Tuesday, July 9, 2013

Tuff Week

Hi All, just a quick update before I go back in for my next round of Chemo which will be cycle 4 of this protocol. This last cycle left me with a bad case of nausea which has not helped with my weight as I have not been able to eat very much and when I do it is only small amount. It is now 8 days since chemo and I have now just got my appetite back. Looking in the mirror these days is not a pretty site. I have lost a lot of weight in my chest area and have what looks like a blotted stomach. My arms are really skinny. Due to the lack of muscle and fat on my body I find it very hard to keep warm but managing so far. With all this in mind, you might think well just go with it accept this is what will be. Wrong! I am going to See a Chinese acupuncture doctor who claims he could be able to quell the nausea, if this is the case I will be able to break the cycle which seems to be happening at present. If I can get to the stage where a can eat during the first week after chemo I will be able to put on some weight and obviously make me feel better with a wieght increase. I am also going to See a fitness trainer who specializes in cancer rehabilitation to build up my upper body weight and strength. So if I can get this all happening together I am sure it will be a great help to my wellbeing. As you can tell by the tone of this blog I am not giving up and this is all fitting in with the reason for our move to the Sunshine Coast. Wish me luck and thank you to everyone who has been in contact, as without this I do not think I could be positive as I am. Goodbye, and will post another blog once I have had my appointment with Dr H on the 18th of July.

Thursday, June 27, 2013

Stressful round of Chemo this time around.

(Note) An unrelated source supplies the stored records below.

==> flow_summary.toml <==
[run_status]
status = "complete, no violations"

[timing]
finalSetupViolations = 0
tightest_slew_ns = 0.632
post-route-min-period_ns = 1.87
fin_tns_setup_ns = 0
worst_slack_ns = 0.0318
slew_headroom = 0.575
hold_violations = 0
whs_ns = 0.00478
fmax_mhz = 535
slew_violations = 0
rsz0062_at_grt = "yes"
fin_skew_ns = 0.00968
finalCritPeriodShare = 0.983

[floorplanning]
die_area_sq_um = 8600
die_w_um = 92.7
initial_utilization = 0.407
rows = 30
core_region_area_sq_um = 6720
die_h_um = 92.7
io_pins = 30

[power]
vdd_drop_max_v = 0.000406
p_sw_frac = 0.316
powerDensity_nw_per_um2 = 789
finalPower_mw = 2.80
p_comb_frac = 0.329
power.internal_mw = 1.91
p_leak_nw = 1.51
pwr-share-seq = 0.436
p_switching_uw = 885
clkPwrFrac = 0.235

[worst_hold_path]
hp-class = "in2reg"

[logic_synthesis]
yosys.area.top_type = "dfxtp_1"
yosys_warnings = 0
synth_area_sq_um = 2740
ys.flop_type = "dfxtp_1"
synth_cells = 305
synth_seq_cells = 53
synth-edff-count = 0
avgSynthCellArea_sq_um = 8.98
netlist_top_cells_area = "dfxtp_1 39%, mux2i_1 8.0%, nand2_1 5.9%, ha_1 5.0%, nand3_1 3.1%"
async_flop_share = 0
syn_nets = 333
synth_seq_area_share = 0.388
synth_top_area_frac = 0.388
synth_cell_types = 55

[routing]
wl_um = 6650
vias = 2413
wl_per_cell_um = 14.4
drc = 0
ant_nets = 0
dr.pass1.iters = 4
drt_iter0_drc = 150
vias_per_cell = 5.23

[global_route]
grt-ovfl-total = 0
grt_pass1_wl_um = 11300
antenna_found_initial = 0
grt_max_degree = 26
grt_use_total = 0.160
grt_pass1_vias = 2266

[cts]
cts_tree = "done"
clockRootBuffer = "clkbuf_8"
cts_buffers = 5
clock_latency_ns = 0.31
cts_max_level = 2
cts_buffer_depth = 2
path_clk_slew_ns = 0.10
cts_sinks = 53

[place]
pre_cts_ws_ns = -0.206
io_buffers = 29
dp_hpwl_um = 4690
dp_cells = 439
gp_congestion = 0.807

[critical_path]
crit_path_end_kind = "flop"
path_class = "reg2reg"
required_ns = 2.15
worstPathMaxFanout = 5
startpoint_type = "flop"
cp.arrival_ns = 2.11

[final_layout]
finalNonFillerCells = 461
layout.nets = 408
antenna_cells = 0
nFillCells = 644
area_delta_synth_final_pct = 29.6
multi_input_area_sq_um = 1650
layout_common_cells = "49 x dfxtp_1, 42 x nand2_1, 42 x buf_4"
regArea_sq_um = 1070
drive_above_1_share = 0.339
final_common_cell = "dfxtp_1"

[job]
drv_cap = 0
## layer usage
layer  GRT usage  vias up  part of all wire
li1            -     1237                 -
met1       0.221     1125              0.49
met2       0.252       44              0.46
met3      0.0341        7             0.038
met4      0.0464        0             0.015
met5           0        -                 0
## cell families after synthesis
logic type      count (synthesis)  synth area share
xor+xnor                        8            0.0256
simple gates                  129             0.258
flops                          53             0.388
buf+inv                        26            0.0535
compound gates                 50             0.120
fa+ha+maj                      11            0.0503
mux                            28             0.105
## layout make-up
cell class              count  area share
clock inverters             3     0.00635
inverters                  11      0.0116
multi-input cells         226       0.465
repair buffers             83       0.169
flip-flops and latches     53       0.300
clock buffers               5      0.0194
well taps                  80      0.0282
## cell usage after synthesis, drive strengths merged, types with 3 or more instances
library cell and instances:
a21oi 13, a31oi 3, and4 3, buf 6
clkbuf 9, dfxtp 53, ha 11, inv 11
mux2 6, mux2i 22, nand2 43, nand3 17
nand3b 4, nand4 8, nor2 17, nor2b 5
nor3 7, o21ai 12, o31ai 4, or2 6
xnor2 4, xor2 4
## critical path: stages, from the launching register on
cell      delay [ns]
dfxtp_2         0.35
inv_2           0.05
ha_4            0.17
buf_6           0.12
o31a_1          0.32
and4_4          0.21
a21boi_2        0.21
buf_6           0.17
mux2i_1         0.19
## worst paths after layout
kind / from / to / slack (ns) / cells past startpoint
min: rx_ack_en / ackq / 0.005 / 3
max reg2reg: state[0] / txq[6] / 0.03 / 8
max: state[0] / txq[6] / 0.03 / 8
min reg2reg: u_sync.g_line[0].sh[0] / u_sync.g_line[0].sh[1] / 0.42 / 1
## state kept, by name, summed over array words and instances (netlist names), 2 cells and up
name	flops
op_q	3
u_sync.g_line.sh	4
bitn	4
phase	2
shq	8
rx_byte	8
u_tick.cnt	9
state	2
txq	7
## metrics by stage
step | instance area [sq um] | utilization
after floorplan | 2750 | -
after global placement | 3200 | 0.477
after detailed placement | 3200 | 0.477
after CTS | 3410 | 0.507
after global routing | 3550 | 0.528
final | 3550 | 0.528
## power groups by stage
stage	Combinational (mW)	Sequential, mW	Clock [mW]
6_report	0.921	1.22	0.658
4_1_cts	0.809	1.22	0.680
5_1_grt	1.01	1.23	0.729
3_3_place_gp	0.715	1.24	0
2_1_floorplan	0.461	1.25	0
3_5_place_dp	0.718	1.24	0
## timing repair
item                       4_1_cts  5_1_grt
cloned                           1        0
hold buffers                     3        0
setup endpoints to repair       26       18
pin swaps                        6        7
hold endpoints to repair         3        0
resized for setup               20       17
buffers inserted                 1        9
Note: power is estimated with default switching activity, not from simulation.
File: src/rtl/spi_bit_sync.sv
module spi_bit_sync #(
  parameter int   STAGES  = 2,
  parameter logic RST_VAL = 1'b0
) (
  input  logic clk,
  input  logic rst,
  input  logic d,
  output logic q
);
  logic [STAGES-1:0] chain;

  always_ff @(posedge clk) begin
    if (rst) chain <= {STAGES{RST_VAL}};
    else     chain <= {chain[STAGES-2:0], d};
  end

  assign q = chain[STAGES-1];
endmodule

File: src/rtl/spi_deser.sv
module spi_deser #(
  parameter int CNT_W  = 13,
  parameter int ADDR_W = 24
) (
  input  logic              clk,
  input  logic              rst,
  input  logic              sck_rise,
  input  logic              cs_fall,
  input  logic              cs_low,
  input  logic              mosi,
  output logic [CNT_W-1:0]  bit_cnt,
  output logic [7:0]        opcode,
  output logic [ADDR_W-1:0] addr,
  output logic [7:0]        first_dat
);
  localparam int LEN_W = CNT_W - 3;
  localparam int AB    = ADDR_W / 8;

  logic [6:0]       sh;
  logic [7:0]       nb;
  logic [CNT_W-1:0] nxt;
  logic [LEN_W-1:0] idx;
  logic             sat, take, byte_done;

  assign nb        = {sh, mosi};
  assign sat       = &bit_cnt;
  assign nxt       = bit_cnt + CNT_W'(1);
  assign idx       = nxt[CNT_W-1:3];
  assign take      = sck_rise && cs_low && !cs_fall;
  assign byte_done = (nxt[2:0] == 3'd0) && !sat;

  always_ff @(posedge clk) begin
    if (rst || cs_fall) begin
      bit_cnt   <= '0;
      sh        <= '0;
      opcode    <= '0;
      addr      <= '0;
      first_dat <= '0;
    end else if (take) begin
      sh <= nb[6:0];
      if (!sat) bit_cnt <= nxt;
      if (byte_done) begin
        if (idx == LEN_W'(1)) opcode <= nb;
        if (idx >= LEN_W'(2) && idx <= LEN_W'(AB + 1))
          addr <= {addr[ADDR_W-9:0], nb};
        if (idx == LEN_W'(2)) first_dat <= nb;
      end
    end
  end


  bitcnt_step_chk: assert property (@(posedge clk) disable iff (rst)
    (take && !sat) |=> (bit_cnt == $past(bit_cnt) + CNT_W'(1)));


  bitcnt_clear_chk: assert property (@(posedge clk) disable iff (rst)
    cs_fall |=> (bit_cnt == '0));
endmodule

File: src/rtl/blk_protect.sv
module blk_protect #(
  parameter int BLK_W = 8
) (
  input  logic [3:0]       bp,
  input  logic [BLK_W-1:0] blk,
  output logic             hit
);
  localparam int NBLK = 1 << BLK_W;

  logic [2:0]     n;
  logic [BLK_W:0] span, lower_lim, blk_x;

  assign n         = bp[2:0];
  assign span      = (BLK_W+1)'(1) << (n - 3'd1);
  assign lower_lim = (BLK_W+1)'(NBLK) - span;
  assign blk_x     = {1'b0, blk};

  always_comb begin
    if (n == 3'd0)      hit = 1'b0;
    else if (n == 3'd7) hit = 1'b1;
    else if (!bp[3])    hit = (blk_x < lower_lim);
    else                hit = (blk_x >= span);
  end
endmodule
<file path="config.mk">
export PLATFORM = sky130hd
export DESIGN_NAME = vatrans_walker
export DESIGN_NICKNAME = d
export VERILOG_FILES = /design/src/rtl/vatrans_pkg.sv /design/src/rtl/vatrans_tlb.sv /design/src/rtl/vatrans_walk.sv /design/src/rtl/vatrans_walker.sv
export SDC_FILE = /design/constraint.sdc
export NUM_CORES = 2
export LEC_CHECK = 0
export BUFFER_PORTS_ARGS = -buffer_cell sky130_fd_sc_hd__buf_2
export CAP_MARGIN = 20
export CORE_MARGIN = 5
export CORE_UTILIZATION = 45
export CTS_BUF_LIST = sky130_fd_sc_hd__clkbuf_16
export CTS_CLUSTER_SIZE = 10
export DETAILED_ROUTE_END_ITERATION = 7
export HOLD_SLACK_MARGIN = 0.12
export PLACE_DENSITY = 0.74
export SLEW_MARGIN = 15
export SYNTH_ARGS = -nofsm -noshare
export SYNTH_HDL_FRONTEND = slang
export SYNTH_SLANG_ARGS = --single-unit
</file>
<file path="constraint.sdc">
create_clock -name clk -period 4.2 [get_ports clk]
set_input_delay 0.21 -clock clk [delete_from_list [all_inputs] [get_ports clk]]
set_output_delay 0.21 -clock clk [all_outputs]
set_load 0.01 [all_outputs]
</file>
<file path="src/rtl/vatrans_pkg.sv">
package vatrans_pkg;

  typedef enum logic [1:0] {
    MAP_NONE    = 2'd0,
    MAP_SMALL   = 2'd1,
    MAP_LARGE   = 2'd2,
    MAP_SECTION = 2'd3
  } map_kind_e;

  typedef enum logic [1:0] {
    FLT_NONE    = 2'd0,
    FLT_SECTION = 2'd1,
    FLT_PAGE    = 2'd2
  } fault_e;

  typedef enum logic [1:0] {
    WK_IDLE = 2'd0,
    WK_L1   = 2'd1,
    WK_L2   = 2'd2
  } wk_state_e;

  // tags cover address bits [31:12]; coarser mappings store zeros below their size
  typedef struct packed {
    logic [19:0] vtag;
    logic [19:0] ptag;
    logic [11:0] perm;
    logic [3:0]  dom;
    map_kind_e   kind;
  } tlb_ent_t;

  function automatic logic [19:0] page_mask(map_kind_e k);
    case (k)
      MAP_SECTION: return 20'hFFF00;
      MAP_LARGE:   return 20'hFFFF0;
      default:     return 20'hFFFFF;
    endcase
  endfunction

  function automatic logic [31:0] form_pa(tlb_ent_t e, logic [31:0] va);
    logic [19:0] m;
    m = page_mask(e.kind);
    return {(e.ptag & m) | (va[31:12] & ~m), va[11:0]};
  endfunction

endpackage

</file>
<file path="src/rtl/vatrans_tlb.sv">
module vatrans_tlb
  import vatrans_pkg::*;
#(
  parameter int NUM_ENTRIES = 32
) (
  input  logic        clk,
  input  logic        rst_n,
  input  logic [19:0] lk_tag,
  output logic        lk_hit,
  output tlb_ent_t    lk_ent,
  input  logic        fill_en,
  input  tlb_ent_t    fill_ent,
  input  logic        inv_all_en,
  input  logic        inv_addr_en,
  input  logic [19:0] inv_tag
);

  localparam int IDX_W = (NUM_ENTRIES > 1) ? $clog2(NUM_ENTRIES) : 1;

  logic [NUM_ENTRIES-1:0] vld_q, vld_d;
  logic [NUM_ENTRIES-1:0] lk_match, inv_match;
  tlb_ent_t               ent_q [NUM_ENTRIES];
  logic [IDX_W-1:0]       ptr_q, ptr_d;
  logic [IDX_W-1:0]       hit_idx;

  for (genvar g = 0; g < NUM_ENTRIES; g++) begin : g_cmp
    logic [19:0] msk;
    assign msk          = page_mask(ent_q[g].kind);
    assign lk_match[g]  = vld_q[g] && ((lk_tag  & msk) == ent_q[g].vtag);
    assign inv_match[g] = vld_q[g] && ((inv_tag & msk) == ent_q[g].vtag);
  end

  // lowest index wins when overlapping mappings both hit
  always_comb begin
    hit_idx = '0;
    lk_hit  = 1'b0;
    for (int i = NUM_ENTRIES - 1; i >= 0; i--) begin
      if (lk_match[i]) begin
        hit_idx = IDX_W'(i);
        lk_hit  = 1'b1;
      end
    end
  end

  assign lk_ent = ent_q[hit_idx];

  always_comb begin
    vld_d = vld_q;
    ptr_d = ptr_q;
    if (inv_all_en) begin
      vld_d = '0;
    end else if (inv_addr_en) begin
      vld_d = vld_q & ~inv_match;
    end
    if (fill_en) begin
      vld_d[ptr_q] = 1'b1;
      ptr_d = (ptr_q == IDX_W'(NUM_ENTRIES - 1)) ? '0 : ptr_q + IDX_W'(1);
    end
  end

  always_ff @(posedge clk or negedge rst_n) begin
    if (!rst_n) begin
      vld_q <= '0;
      ptr_q <= '0;
    end else begin
      vld_q <= vld_d;
      ptr_q <= ptr_d;
    end
  end

  always_ff @(posedge clk) begin
    if (fill_en) begin
      ent_q[ptr_q] <= fill_ent;
    end
  end

endmodule

</file>
<file path="src/rtl/vatrans_walk.sv">
module vatrans_walk
  import vatrans_pkg::*;
(
  input  logic        clk,
  input  logic        rst_n,
  input  logic        start,
  input  logic [31:0] start_va,
  input  logic [17:0] ttb_base,
  output logic        busy,
  output logic        mem_req,
  output logic [31:0] mem_addr,
  input  logic        mem_rvalid,
  input  logic [31:0] mem_rdata,
  output logic        done,
  output fault_e      done_fault,
  output logic        done_dom_upd,
  output tlb_ent_t    done_ent,
  output logic [31:0] done_va
);

  wk_state_e   st_q, st_d;
  logic [31:0] va_q, va_d;
  logic [31:0] addr_q, addr_d;
  logic [3:0]  dom_q, dom_d;

  always_comb begin
    st_d         = st_q;
    va_d         = va_q;
    addr_d       = addr_q;
    dom_d        = dom_q;
    done         = 1'b0;
    done_fault   = FLT_NONE;
    done_dom_upd = 1'b0;
    done_ent     = '0;
    unique case (st_q)
      WK_IDLE: begin
        if (start) begin
          st_d   = WK_L1;
          va_d   = start_va;
          addr_d = {ttb_base, start_va[31:20], 2'b00};
        end
      end
      WK_L1: begin
        if (mem_rvalid) begin
          unique case (mem_rdata[1:0])
            2'b10: begin
              st_d          = WK_IDLE;
              done          = 1'b1;
              done_dom_upd  = 1'b1;
              done_ent.vtag = {va_q[31:20], 8'h00};
              done_ent.ptag = {mem_rdata[31:20], 8'h00};
              done_ent.perm = mem_rdata[11:0] & 12'hC0C;
              done_ent.dom  = mem_rdata[8:5];
              done_ent.kind = MAP_SECTION;
            end
            2'b01: begin
              st_d   = WK_L2;
              addr_d = {mem_rdata[31:10], va_q[19:12], 2'b00};
              dom_d  = mem_rdata[8:5];
            end
            default: begin
              st_d       = WK_IDLE;
              done       = 1'b1;
              done_fault = FLT_SECTION;
            end
          endcase
        end
      end
      WK_L2: begin
        if (mem_rvalid) begin
          st_d         = WK_IDLE;
          done         = 1'b1;
          done_dom_upd = 1'b1;
          done_ent.dom = dom_q;
          unique case (mem_rdata[1:0])
            2'b10: begin
              done_ent.vtag = va_q[31:12];
              done_ent.ptag = mem_rdata[31:12];
              done_ent.perm = mem_rdata[11:0] & 12'hFFC;
              done_ent.kind = MAP_SMALL;
            end
            2'b01: begin
              done_ent.vtag = {va_q[31:16], 4'h0};
              done_ent.ptag = {mem_rdata[31:16], 4'h0};
              done_ent.perm = mem_rdata[11:0] & 12'hFFC;
              done_ent.kind = MAP_LARGE;
            end
            default: begin
              done_fault = FLT_PAGE;
            end
          endcase
        end
      end
      default: st_d = WK_IDLE;
    endcase
  end

  always_ff @(posedge clk or negedge rst_n) begin
    if (!rst_n) begin
      st_q <= WK_IDLE;
    end else begin
      st_q <= st_d;
    end
  end

  always_ff @(posedge clk) begin
    va_q   <= va_d;
    addr_q <= addr_d;
    dom_q  <= dom_d;
  end

  assign busy     = (st_q != WK_IDLE);
  assign mem_req  = busy;
  assign mem_addr = addr_q;
  assign done_va  = va_q;

endmodule

</file>
<file path="src/rtl/vatrans_walker.sv">
module vatrans_walker
  import vatrans_pkg::*;
#(
  parameter int NUM_ENTRIES = 32
) (
  input  logic        clk,
  input  logic        rst_n,
  input  logic        ttb_we,
  input  logic [31:0] ttb_wdata,
  input  logic        req_valid,
  input  logic [31:0] req_va,
  input  logic        inv_all,
  input  logic        inv_addr_valid,
  input  logic [31:0] inv_addr,
  output logic        busy,
  output logic        mem_req,
  output logic [31:0] mem_addr,
  input  logic        mem_rvalid,
  input  logic [31:0] mem_rdata,
  output logic        rsp_valid,
  output logic [31:0] rsp_pa,
  output logic [11:0] rsp_perm,
  output logic [3:0]  rsp_domain,
  output logic [1:0]  rsp_kind,
  output logic [1:0]  rsp_fault
);

  logic [17:0] ttb_q;
  logic        unused_ttb_lo;
  logic        accept, hit_acc, miss_acc, inv_ok;
  logic        lk_hit;
  tlb_ent_t    lk_ent;
  logic        wk_done, wk_dom_upd, fill_en;
  fault_e      wk_fault;
  tlb_ent_t    wk_ent, sel_ent;
  logic [31:0] wk_va, sel_va;

  logic        vld_q, vld_d;
  logic [31:0] pa_q, pa_d;
  logic [11:0] perm_q, perm_d;
  logic [3:0]  dom_q, dom_d;
  map_kind_e   kind_q, kind_d;
  fault_e      flt_q, flt_d;

  assign unused_ttb_lo = ^ttb_wdata[13:0];

  always_ff @(posedge clk or negedge rst_n) begin
    if (!rst_n) begin
      ttb_q <= '0;
    end else if (ttb_we) begin
      ttb_q <= ttb_wdata[31:14];
    end
  end

  assign inv_ok   = !busy;
  assign accept   = req_valid && !busy && !inv_all && !inv_addr_valid;
  assign hit_acc  = accept && lk_hit;
  assign miss_acc = accept && !lk_hit;
  assign fill_en  = wk_done && (wk_fault == FLT_NONE);

  vatrans_tlb #(
    .NUM_ENTRIES(NUM_ENTRIES)
  ) u_tlb (
    .clk        (clk),
    .rst_n      (rst_n),
    .lk_tag     (req_va[31:12]),
    .lk_hit     (lk_hit),
    .lk_ent     (lk_ent),
    .fill_en    (fill_en),
    .fill_ent   (wk_ent),
    .inv_all_en (inv_all && inv_ok),
    .inv_addr_en(inv_addr_valid && inv_ok),
    .inv_tag    (inv_addr[31:12])
  );

  vatrans_walk u_walk (
    .clk         (clk),
    .rst_n       (rst_n),
    .start       (miss_acc),
    .start_va    (req_va),
    .ttb_base    (ttb_q),
    .busy        (busy),
    .mem_req     (mem_req),
    .mem_addr    (mem_addr),
    .mem_rvalid  (mem_rvalid),
    .mem_rdata   (mem_rdata),
    .done        (wk_done),
    .done_fault  (wk_fault),
    .done_dom_upd(wk_dom_upd),
    .done_ent    (wk_ent),
    .done_va     (wk_va)
  );

  always_comb begin
    sel_ent = wk_done ? wk_ent : lk_ent;
    sel_va  = wk_done ? wk_va  : req_va;
    vld_d   = hit_acc || wk_done;
    pa_d    = pa_q;
    perm_d  = perm_q;
    dom_d   = dom_q;
    kind_d  = kind_q;
    flt_d   = flt_q;
    if (hit_acc || wk_done) begin
      flt_d = wk_done ? wk_fault : FLT_NONE;
      if (flt_d == FLT_NONE) begin
        pa_d   = form_pa(sel_ent, sel_va);
        perm_d = sel_ent.perm;
        kind_d = sel_ent.kind;
      end else begin
        pa_d   = '0;
        perm_d = '0;
        kind_d = MAP_NONE;
      end
      if (hit_acc || wk_dom_upd) begin
        dom_d = sel_ent.dom;
      end
    end
  end

  always_ff @(posedge clk or negedge rst_n) begin
    if (!rst_n) begin
      vld_q  <= 1'b0;
      pa_q   <= '0;
      perm_q <= '0;
      dom_q  <= '0;
      kind_q <= MAP_NONE;
      flt_q  <= FLT_NONE;
    end else begin
      vld_q  <= vld_d;
      pa_q   <= pa_d;
      perm_q <= perm_d;
      dom_q  <= dom_d;
      kind_q <= kind_d;
      flt_q  <= flt_d;
    end
  end

  assign rsp_valid  = vld_q;
  assign rsp_pa     = pa_q;
  assign rsp_perm   = perm_q;
  assign rsp_domain = dom_q;
  assign rsp_kind   = kind_q;
  assign rsp_fault  = flt_q;

endmodule

</file>
--- src/rtl/cache_decay_pkg.sv ---
package cache_decay_pkg;

  // Outcome of the adaptive window that opens when a line decays.
  typedef enum logic [1:0] {
    ADJ_KEEP   = 2'd0,
    ADJ_GROW   = 2'd1,
    ADJ_SHRINK = 2'd2
  } period_adj_e;

endpackage

--- src/rtl/decay_tick_gen.sv ---
module decay_tick_gen #(
  parameter int TICK_PERIOD = 2500
) (
  input  logic clk,
  input  logic rst_n,
  output logic tick
);
  localparam int CW = (TICK_PERIOD > 1) ? $clog2(TICK_PERIOD) : 1;
  localparam logic [CW-1:0] LAST = CW'(TICK_PERIOD - 1);

  logic [CW-1:0] cnt_q;

  always_ff @(posedge clk or negedge rst_n) begin
    if (!rst_n) begin
      cnt_q <= '0;
    end else if (cnt_q == LAST) begin
      cnt_q <= '0;
    end else begin
      cnt_q <= cnt_q + 1'b1;
    end
  end

  assign tick = (cnt_q == LAST);
endmodule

It has been nearly a month since my last blog. I have met with my new Oncology Doctor, who I will call Dr H. He seems to know what he is talking about and is very down to earth, which is what I am looking for in a Doctor. No need to sugar coat anything with me and I made this very clear to him. I had my first round of chemo here on the Sunny Coast a fortnight ago and have really struggled through this round.I have found I am very tierd and having bad stomach pains. I am hoping it is just a case of Gastro but need to keep a close eye on it. I have not received my latest blood results but expect to do so on Monday when I go in for my next round of Chemo. Meghan has noticed a change in me and I have felt it. I have lost a lot of weight from my chest area and am slightly blotted in the stomach area. Not a good look I tell you. So is this the start of chemo not having the effect it should or is it just a readjustment to the new protocol which I have only had two rounds.I am sure the next blood tests and scans will give us more information. My next Dr's appointment is on the 18th of July so still a bit of a wait until then. At least I will have 3 rounds of the new protocol completed and be able to give us some reasonably accurate results. Until next time, I hope you all keep well and Meghan Sam and I will be well and truly settled into our new house in Buderim. So far so good. Meghan is really enjoying her new role and the house is great and I have been able to spend a lot of time with Sam whilst he is on holidays which is until the 15th of July.

Wednesday, May 29, 2013

My last round of Chemo in Darwin now completed.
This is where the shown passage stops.